ABOUT THIS EXERCISE ::
Please tally the lines of the records that contain "usage" and send back only the total.

Top of EXERCISE INPUTS

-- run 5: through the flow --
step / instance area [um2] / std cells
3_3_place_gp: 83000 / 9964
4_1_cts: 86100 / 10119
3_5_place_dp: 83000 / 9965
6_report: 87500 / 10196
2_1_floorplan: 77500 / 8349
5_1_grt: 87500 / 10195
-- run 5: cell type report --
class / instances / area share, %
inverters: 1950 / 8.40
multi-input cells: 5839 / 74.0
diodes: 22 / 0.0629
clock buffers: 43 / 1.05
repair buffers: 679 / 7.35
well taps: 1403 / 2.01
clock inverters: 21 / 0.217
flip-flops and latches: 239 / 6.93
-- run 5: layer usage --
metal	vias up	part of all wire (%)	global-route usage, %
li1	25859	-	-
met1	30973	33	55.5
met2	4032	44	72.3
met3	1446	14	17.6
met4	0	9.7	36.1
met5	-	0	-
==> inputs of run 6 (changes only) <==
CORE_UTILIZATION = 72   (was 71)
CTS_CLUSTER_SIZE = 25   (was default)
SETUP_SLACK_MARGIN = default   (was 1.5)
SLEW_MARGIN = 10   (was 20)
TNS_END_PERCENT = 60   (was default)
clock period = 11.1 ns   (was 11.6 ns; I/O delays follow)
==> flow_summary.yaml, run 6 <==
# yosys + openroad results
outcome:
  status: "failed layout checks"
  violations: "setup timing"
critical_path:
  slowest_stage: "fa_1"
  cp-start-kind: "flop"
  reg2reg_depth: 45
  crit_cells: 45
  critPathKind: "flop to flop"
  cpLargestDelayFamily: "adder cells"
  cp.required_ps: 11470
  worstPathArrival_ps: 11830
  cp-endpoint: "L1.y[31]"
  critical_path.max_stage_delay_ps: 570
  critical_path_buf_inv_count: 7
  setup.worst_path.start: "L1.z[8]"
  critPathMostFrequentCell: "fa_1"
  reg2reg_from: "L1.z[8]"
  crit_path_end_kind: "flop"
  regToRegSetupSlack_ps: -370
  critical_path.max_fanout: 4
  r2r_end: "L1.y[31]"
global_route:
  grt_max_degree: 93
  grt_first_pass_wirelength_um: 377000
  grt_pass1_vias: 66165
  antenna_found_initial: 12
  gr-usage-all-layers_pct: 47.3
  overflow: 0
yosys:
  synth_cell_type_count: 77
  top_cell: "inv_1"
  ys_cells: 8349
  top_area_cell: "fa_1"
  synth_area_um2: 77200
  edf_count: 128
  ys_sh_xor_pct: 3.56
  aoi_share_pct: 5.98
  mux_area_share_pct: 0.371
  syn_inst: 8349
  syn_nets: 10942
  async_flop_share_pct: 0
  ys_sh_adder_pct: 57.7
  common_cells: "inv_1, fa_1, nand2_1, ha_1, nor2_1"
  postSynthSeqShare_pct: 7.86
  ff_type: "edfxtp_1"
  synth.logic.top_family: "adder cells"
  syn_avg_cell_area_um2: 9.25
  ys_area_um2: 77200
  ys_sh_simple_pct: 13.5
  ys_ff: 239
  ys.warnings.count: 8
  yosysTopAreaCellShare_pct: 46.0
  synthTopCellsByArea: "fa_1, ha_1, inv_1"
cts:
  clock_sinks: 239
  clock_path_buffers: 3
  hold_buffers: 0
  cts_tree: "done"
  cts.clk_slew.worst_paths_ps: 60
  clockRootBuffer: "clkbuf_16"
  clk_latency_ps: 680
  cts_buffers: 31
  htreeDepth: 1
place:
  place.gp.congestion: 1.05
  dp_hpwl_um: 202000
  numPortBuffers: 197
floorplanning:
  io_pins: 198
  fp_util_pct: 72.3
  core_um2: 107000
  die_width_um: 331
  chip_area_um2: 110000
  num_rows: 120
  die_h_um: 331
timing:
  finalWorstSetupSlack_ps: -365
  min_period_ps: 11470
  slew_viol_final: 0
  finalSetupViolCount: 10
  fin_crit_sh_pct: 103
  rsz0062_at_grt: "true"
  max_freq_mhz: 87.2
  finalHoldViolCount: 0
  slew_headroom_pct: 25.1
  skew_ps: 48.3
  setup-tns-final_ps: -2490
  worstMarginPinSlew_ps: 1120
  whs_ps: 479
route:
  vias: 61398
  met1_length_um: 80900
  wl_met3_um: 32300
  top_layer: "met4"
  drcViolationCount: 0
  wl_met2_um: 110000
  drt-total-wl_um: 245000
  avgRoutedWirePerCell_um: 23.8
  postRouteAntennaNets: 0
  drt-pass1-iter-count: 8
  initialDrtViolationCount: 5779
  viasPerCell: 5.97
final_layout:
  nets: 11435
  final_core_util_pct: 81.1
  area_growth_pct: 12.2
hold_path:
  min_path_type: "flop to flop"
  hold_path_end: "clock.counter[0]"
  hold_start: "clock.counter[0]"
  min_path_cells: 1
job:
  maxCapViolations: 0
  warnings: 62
--- flow/run.sh ---
#!/bin/bash
# the make line also repeats each setting of config.mk as NAME=value (left out here)
make -C /OpenROAD-flow-scripts/flow DESIGN_CONFIG=/design/flow/config.mk WORK_HOME=/design/flow/orfs CLKGATE_MAP_FILE= finish
--- flow/config.mk ---
export PLATFORM = sky130hd
export DESIGN_NAME = CPU
export DESIGN_NICKNAME = CPU
export VERILOG_FILES = /design/flow/design.v
export SDC_FILE = /design/flow/constraint.sdc
export NUM_CORES = 4
export LEC_CHECK = 0
export ABC_AREA = 1
export CAP_MARGIN = 40
export CELL_PAD_IN_SITES_DETAIL_PLACEMENT = 1
export CELL_PAD_IN_SITES_GLOBAL_PLACEMENT = 1
export CORE_ASPECT_RATIO = 1.28
export CORE_MARGIN = 6
export CORE_UTILIZATION = 40
export CTS_CLUSTER_DIAMETER = 59
export GPL_TIMING_DRIVEN = 0
export PLACE_DENSITY = 0.6
export SLEW_MARGIN = 5
export TNS_END_PERCENT = 55
--- flow/constraint.sdc ---
create_clock -name core_clock -period 12.9 [get_ports {clk}]
set_input_delay 2.5800 -clock core_clock [delete_from_list [all_inputs] [get_ports {clk}]]
set_output_delay 2.5800 -clock core_clock [all_outputs]
set_load 0.01 [all_outputs]
--- flow/design.v ---
`timescale 1ns / 1ps
module CPU(result,pc_value,r0_value,rf_we,instr,rst, clk);
input clk;
input rst;
input [15:0] instr;
output [15:0] result;
output [15:0] pc_value;
output [15:0] r0_value;
output rf_we;
wire [15:0] r0;
wire [15:0]out_ireg;
wire [3:0]out_idec_to_addrRdest;
wire [3:0]out_idec_to_addrRsrc;
wire [2:0]out_idec_to_alu_select;
wire [3:0]out_immHigh_idec;
wire out_wr_en_idec;
wire out_arith_mux_select0_idec;
wire out_arith_mux_select1_idec;
wire [15:0]out_arith_mux_to_alu_input;
wire [15:0] out_rfRsrc_to_arith_mux;
wire [15:0] out_imm_sign_extended_to_arith_mux;
wire [15:0] out_imm_zero_extended_to_arith_mux;
wire [15:0]out_rfRdest_to_alu;
wire [15:0] out_alu_to_mux;
wire C,V,N,Z;
wire [15:0] out_muxload;
wire select_mux_load;
wire select_mux_mov;
wire [15:0] out_left_shifted_to_muxload_in;
wire [15:0] out_ram_to_muxload_in;
wire ram_en;
wire [15:0]out_pc;
assign pc_value = out_pc;
assign r0_value = r0;
assign rf_we = out_wr_en_idec;
wire [2:0]select_mux_which_load;
wire [15:0] out_mov_mux;
wire [15:0] out_mux_to_rf;
assign result = out_mux_to_rf;
wire [15:0] out_shifter_to_select_mux_which_load;
wire [15:0] out_mux_to_shifter_in;
wire select_which_to_shift;
wire branch;
wire jump;
wire [15:0] bj_value;
wire select_br_or_jump;
wire [15:0] out_psr;
wire [15:0]input_psr;
assign input_psr[0] = C;
assign input_psr[1] = V;
assign input_psr[2] = N;
assign input_psr[3] = Z;
assign input_psr[15:4] = 12'b0;
inde dec(ram_en, select_br_or_jump, branch, jump, select_which_to_shift, select_mux_mov, select_mux_load,select_mux_which_load,out_immHigh_idec,out_idec_to_addrRdest, out_idec_to_addrRsrc, out_idec_to_alu_select, out_wr_en_idec,out_arith_mux_select1_idec, out_arith_mux_select0_idec, out_ireg, out_psr[3:0]);
reg16 inst_reg(rst, clk, instr, out_ireg);
reg16 psr(rst, clk, input_psr, out_psr);
multiplexer_4_1 arith_mux(out_arith_mux_to_alu_input, out_rfRsrc_to_arith_mux, out_imm_sign_extended_to_arith_mux, out_imm_zero_extended_to_arith_mux, 16'b0, out_arith_mux_select1_idec, out_arith_mux_select0_idec);
Sign_Ex_Test sign_extended(out_idec_to_addrRsrc, out_immHigh_idec, out_imm_sign_extended_to_arith_mux, out_left_shifted_to_muxload_in, out_imm_zero_extended_to_arith_mux);
ALU alu(out_alu_to_mux,C,V,N,Z,out_rfRdest_to_alu,out_arith_mux_to_alu_input,out_idec_to_alu_select);
reg_file	reg_file16(rst, clk, out_wr_en_idec, out_idec_to_addrRdest, out_idec_to_addrRsrc,out_idec_to_addrRdest, out_mux_to_rf,out_rfRdest_to_alu, out_rfRsrc_to_arith_mux, r0);
multiplexer_2_1 muxload(out_muxload, out_ram_to_muxload_in,out_left_shifted_to_muxload_in , select_mux_load);
multiplexer_8_1	which_to_load_wdat_mux(out_mux_to_rf, out_alu_to_mux, out_muxload, out_mov_mux, out_shifter_to_select_mux_which_load, out_pc, 16'b1111111111111111, 16'b1111111111111111, 16'b1111111111111111, select_mux_which_load);
multiplexer_2_1 mux_mov(out_mov_mux, out_rfRsrc_to_arith_mux,out_imm_zero_extended_to_arith_mux , select_mux_mov);
multiplexer_2_1 mux_which_shift(out_mux_to_shifter_in, out_rfRsrc_to_arith_mux,out_imm_sign_extended_to_arith_mux , select_which_to_shift);
shifter shift(out_shifter_to_select_mux_which_load, out_rfRdest_to_alu, out_mux_to_shifter_in);
PC pc(clk,rst, branch, jump,bj_value, out_pc);
multiplexer_2_1 mux_brach(bj_value, out_rfRsrc_to_arith_mux, out_imm_sign_extended_to_arith_mux , select_br_or_jump);
spblockram_data ram(clk, ram_en, out_idec_to_addrRsrc, out_rfRdest_to_alu, out_ram_to_muxload_in);
endmodule
module PC(clock,rst, branch, jump,bj_value, count);
	 input clock;
	 input branch;
	 input jump;
	 input rst;
	 input [15:0]bj_value;
	 reg [15:0] new_count;  
	 output [15:0] count;  
	assign count = new_count;
	 always @(posedge rst or posedge clock) begin
	 if(rst)
	 begin
	 new_count <= 0;
	 end
	 else if(branch)
	 begin
	 new_count <= new_count + bj_value;	 
	 end
	 else if(jump)
	 begin
	 new_count <= bj_value;
	 end
	 else
	 begin
	 new_count <= new_count + 16'd1;
	 end  
    end
	 endmodule
module inde(ram_en, select_br_or_jump, branch, jump, select_which_to_shift,select_mux_mov,select_mux_load,select_mux_which_load,immHigh, rdest, rsrc, alu_out, wr_en,arith_mux_select1, arith_mux_select0, instruction, out_psr);
input [15:0] instruction;
output reg [2:0] alu_out;
output reg arith_mux_select0;
output reg arith_mux_select1;
output reg wr_en;
output reg ram_en;
output reg select_mux_load;
output reg select_mux_mov;
output reg select_which_to_shift;
output reg select_br_or_jump;
input  [3:0]out_psr;
output [3:0] rdest;
output [3:0] rsrc;
output [3:0] immHigh;
output reg [2:0]select_mux_which_load;
output reg branch;
output reg jump;
wire [3:0] op;
wire [3:0] rdest;
wire [3:0] op_ex ;
wire [3:0] rsrc ;
wire [3:0] immLow ;
assign op     = instruction[15:12];
assign rdest  = instruction[11:8];
assign op_ex  = instruction[7:4];
assign rsrc   = instruction[3:0];
assign immLow = instruction[3:0];
assign immHigh = instruction[7:4];
always @(*)
begin
	branch<=1'b0;
	jump<=1'b0;
	wr_en<=1'b0;
	ram_en<=1'b0;
	select_mux_load<=1'b0;
	select_mux_mov<=1'b0;
	select_which_to_shift<=1'b0;
	select_br_or_jump<=1'b0;
	select_mux_which_load<=3'b000;
	arith_mux_select0<=1'b0;
	arith_mux_select1<=1'b0;
	alu_out<=3'b000;
	if(op == 4'b0000)
	begin
	branch<=1'b0;
	jump<=1'b0;
	if(op_ex == 4'b1101)
	begin
	wr_en <= 1;
	select_mux_which_load <= 3'b010;
	select_mux_mov<=0;	 
	end
	else if(op_ex == 4'b1011)
	begin
	wr_en <= 0;
	select_mux_which_load <= 3'b000;
	arith_mux_select0 <= 1'b0;				 
	arith_mux_select1 <= 1'b0;	
	alu_out <= 3'b100;	 
	end
	else
	begin
	wr_en <= 1;
	select_mux_which_load <= 3'b000;
	arith_mux_select0 <= 1'b0;				 
	arith_mux_select1 <= 1'b0;	
	case(op_ex)
				4'b0101:alu_out <= 3'b000;	 
				4'b1001:alu_out <= 3'b001;	 
				4'b0001:alu_out <= 3'b010;	 
				4'b0010:alu_out <= 3'b011;	 
				4'b0011:alu_out <= 3'b100;	 
	endcase
	end
	end
	else if(op == 4'b0100)
	begin
	if (op_ex==4'b0000)
	begin
	branch<=1'b0;
	jump<=1'b0;
	wr_en <= 1; 
	select_mux_which_load <= 3'b001;
	select_mux_load<=0;	 
	ram_en <= 0;
	end	
	else if(op_ex == 4'b0100)	 
	begin
	branch<=1'b0;
	jump<=1'b0;
	wr_en <= 0; 
	ram_en <= 1;
	end
	else if (op_ex==4'b1100)
	begin
	if(rdest == 4'b0000)	 
	begin
	if(out_psr[3] == 1'b1)
	begin
	branch<=1'b0;
	jump<=1'b1;
	select_br_or_jump <= 1'b0;
	end
	else
	begin
	branch<=1'b0;
	jump<=1'b0;
	end
	end
	else if(rdest == 4'b0001)	 
	begin
	if(out_psr[3] == 1'b1)
	begin
	branch<=1'b0;
	jump<=1'b0;
	end
	else
	begin		
	branch<=1'b0;
	jump<=1'b1;
	select_br_or_jump <= 1'b0;
	end
	end
	end
	else if(op_ex==4'b1000)
	begin
	select_mux_which_load <= 3'b100; 
	wr_en <= 1;
	select_br_or_jump <= 1'b0;	
	branch<=1'b0;
	jump<=1'b1;
	end
	end
	else if(op == 4'b1111)
	begin
	branch<=1'b0;
	jump<=1'b0;
	wr_en <= 1;
	select_mux_which_load <= 3'b001;
	select_mux_load<=1;  
	ram_en <= 0;
	end
	else if(op == 4'b1101)
	begin
	branch<=1'b0;
	jump<=1'b0;
	wr_en <= 1;
	select_mux_which_load <= 3'b010;
	select_mux_mov<=1;  
	end
	else if(op == 4'b1000)
	begin
	if (op_ex==4'b0100)
	begin
	branch<=1'b0;
	jump<=1'b0;
	wr_en <= 1; 
	select_mux_which_load <= 3'b011;
	select_which_to_shift <= 0;	 
	end	
	else if (op_ex==4'b0000)
	begin
	branch<=1'b0;
	jump<=1'b0;
	wr_en <= 1; 
	select_mux_which_load <= 3'b011;
	select_which_to_shift <= 1;	 
	end	
	else if (op_ex==4'b0001)
	begin
	branch<=1'b0;
	jump<=1'b0;
	wr_en <= 1; 
	select_mux_which_load <= 3'b011;
	select_which_to_shift <= 1;	 
	end	
	end
	else if(op == 4'b1100)	 
	begin 
	if(rdest == 4'b0000)	 
	begin
	if(out_psr[3] == 1'b1)
	begin
	wr_en<= 1'b0;
	select_br_or_jump <= 1'b1;
	branch<=1'b1;
	jump<=1'b0;
	end
	else
	begin
	branch<=1'b0;
	jump<=1'b0;
	end
	end
	else if(rdest == 4'b0001)	 
	begin
	if(out_psr[3] == 1'b1)
	begin
	branch<=1'b0;
	jump<=1'b0;
	end
	else
	begin		
	select_br_or_jump <= 1'b1;
	branch<=1'b1;
	jump<=1'b0;
	end
	end
	end
	else if(op == 4'b0101)
	begin
	branch<=1'b0;
	jump<=1'b0;
	select_mux_which_load <= 3'b000;
	wr_en <= 1;
	arith_mux_select0 <= 1'b1;					 
	arith_mux_select1 <= 1'b0;	
	alu_out <= 3'b000;	 
	end
	else if(op == 4'b1001)
	begin
	branch<=1'b0;
	jump<=1'b0;
	select_mux_which_load <= 3'b000;
	wr_en <= 1;
	arith_mux_select0 <= 1'b1;					 
	arith_mux_select1 <= 1'b0;	
	alu_out <= 3'b001;	 
	end
	else if(op == 4'b1011)
	begin
	branch<=1'b0;
	jump<=1'b0;
	select_mux_which_load <= 3'b000;
	wr_en <= 0;
	arith_mux_select0 <= 1'b1;					 
	arith_mux_select1 <= 1'b0;		
	alu_out <= 3'b100;	 
	end
	else if(op == 4'b0001)
	begin
	branch<=1'b0;
	jump<=1'b0;
	select_mux_which_load <= 3'b000;
	wr_en <= 1;
	arith_mux_select0 <= 1'b0;					 
	arith_mux_select1 <= 1'b1;					 
	alu_out <= 3'b010;	 
	end
	else if(op == 4'b0010)
	begin
	branch<=1'b0;
	jump<=1'b0;
	select_mux_which_load <= 3'b000;
	wr_en <= 1;
	arith_mux_select0 <= 1'b0;					 
	arith_mux_select1 <= 1'b1;	
	alu_out <= 3'b011;	 
	end
	else if(op == 4'b0011)
	begin
	branch<=1'b0;
	jump<=1'b0;
	select_mux_which_load <= 3'b000;
	wr_en <= 1;
	arith_mux_select0 <= 1'b0;					 
	arith_mux_select1 <= 1'b1;		
	alu_out <= 3'b100;	 
	end
end
endmodule
module shifter(shifted_result, shifting_value, amount_of_shift);
input [15:0]amount_of_shift;
input [15:0]shifting_value;
output reg [15:0]shifted_result;
wire [3:0]amount ;
assign amount = amount_of_shift[3:0];
always @ (amount_of_shift or shifting_value)
begin
if(amount_of_shift[4] == 0)
begin
shifted_result <= shifting_value << amount;
end
else
begin
shifted_result <= shifting_value >> amount;
end
end
endmodule
module Sign_Ex_Test(immLow, immHigh, imm_sign_extended,left_shifted_value,zero_extended_value);
   output [15:0] imm_sign_extended;  
	output [15:0] left_shifted_value;
	output [15:0] zero_extended_value;
   input [3:0] immLow ;
	input [3:0] immHigh;
	wire [7:0]a;
	assign a = {immHigh,immLow};
	assign imm_sign_extended ={{8{a[7]}}, a};
	assign left_shifted_value={a, 8'b00000000};
	assign zero_extended_value={8'b00000000, a};
endmodule
module ALU(Y,C,V,N,Z,A,B,Op);
    output [15:0] Y;
    output C;  
    output N;  
    output V;  
    output Z;  
    input [15:0] A;
    input [15:0] B;
    input [2:0] Op;
    wire  [15:0] 	 AS, And, Or, Xor, Not, Xnor;
    wire 	 s; 
    wire 	 Vas;
    wire 	 Cas;
   carry_select_adder_subtractor addsub(AS, Cas, Vas, A, B, Op[0]);       
   andop aluand(And, A, B);                                               
   orop aluor(Or, A, B);                                                  
   xorop aluxor(Xor, A, B);                                               
   notop alunot(Not, A);                                                  
   xnorop aluxnor(Xnor, A, B);                                            
multiplexer_8_1 muxy(Y, AS, AS, And, Or, Xor, Not, Xnor, 16'b0, Op);  
   nor(s, Op[1], Op[2]);    
   and(C, Cas, s);
   and(V, Vas, s);
   and(N, Y[15], s);        
   zero z(Z, Y);            
endmodule
module andop(Y, A, B);
   output [15:0] Y;   
   input [15:0]  A;   
   input [15:0]  B;   
   and(Y[0], A[0], B[0]);
   and(Y[1], A[1], B[1]);
   and(Y[2], A[2], B[2]);
   and(Y[3], A[3], B[3]);
   and(Y[4], A[4], B[4]);
   and(Y[5], A[5], B[5]);
   and(Y[6], A[6], B[6]);
   and(Y[7], A[7], B[7]);
   and(Y[8], A[8], B[8]);
   and(Y[9], A[9], B[9]);
   and(Y[10], A[10], B[10]);
   and(Y[11], A[11], B[11]);
   and(Y[12], A[12], B[12]);
   and(Y[13], A[13], B[13]);
   and(Y[14], A[14], B[14]);
   and(Y[15], A[15], B[15]);
endmodule
module orop(Y, A, B);
   output [15:0] Y;  
   input [15:0]  A;  
   input [15:0]  B;  
   or(Y[0], A[0], B[0]);
   or(Y[1], A[1], B[1]);
   or(Y[2], A[2], B[2]);
   or(Y[3], A[3], B[3]);
   or(Y[4], A[4], B[4]);
   or(Y[5], A[5], B[5]);
   or(Y[6], A[6], B[6]);
   or(Y[7], A[7], B[7]);
   or(Y[8], A[8], B[8]);
   or(Y[9], A[9], B[9]);
   or(Y[10], A[10], B[10]);
   or(Y[11], A[11], B[11]);
   or(Y[12], A[12], B[12]);
   or(Y[13], A[13], B[13]);
   or(Y[14], A[14], B[14]);
   or(Y[15], A[15], B[15]);
endmodule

Bottom of EXERCISE INPUTS

ANSWER BELOW ::
3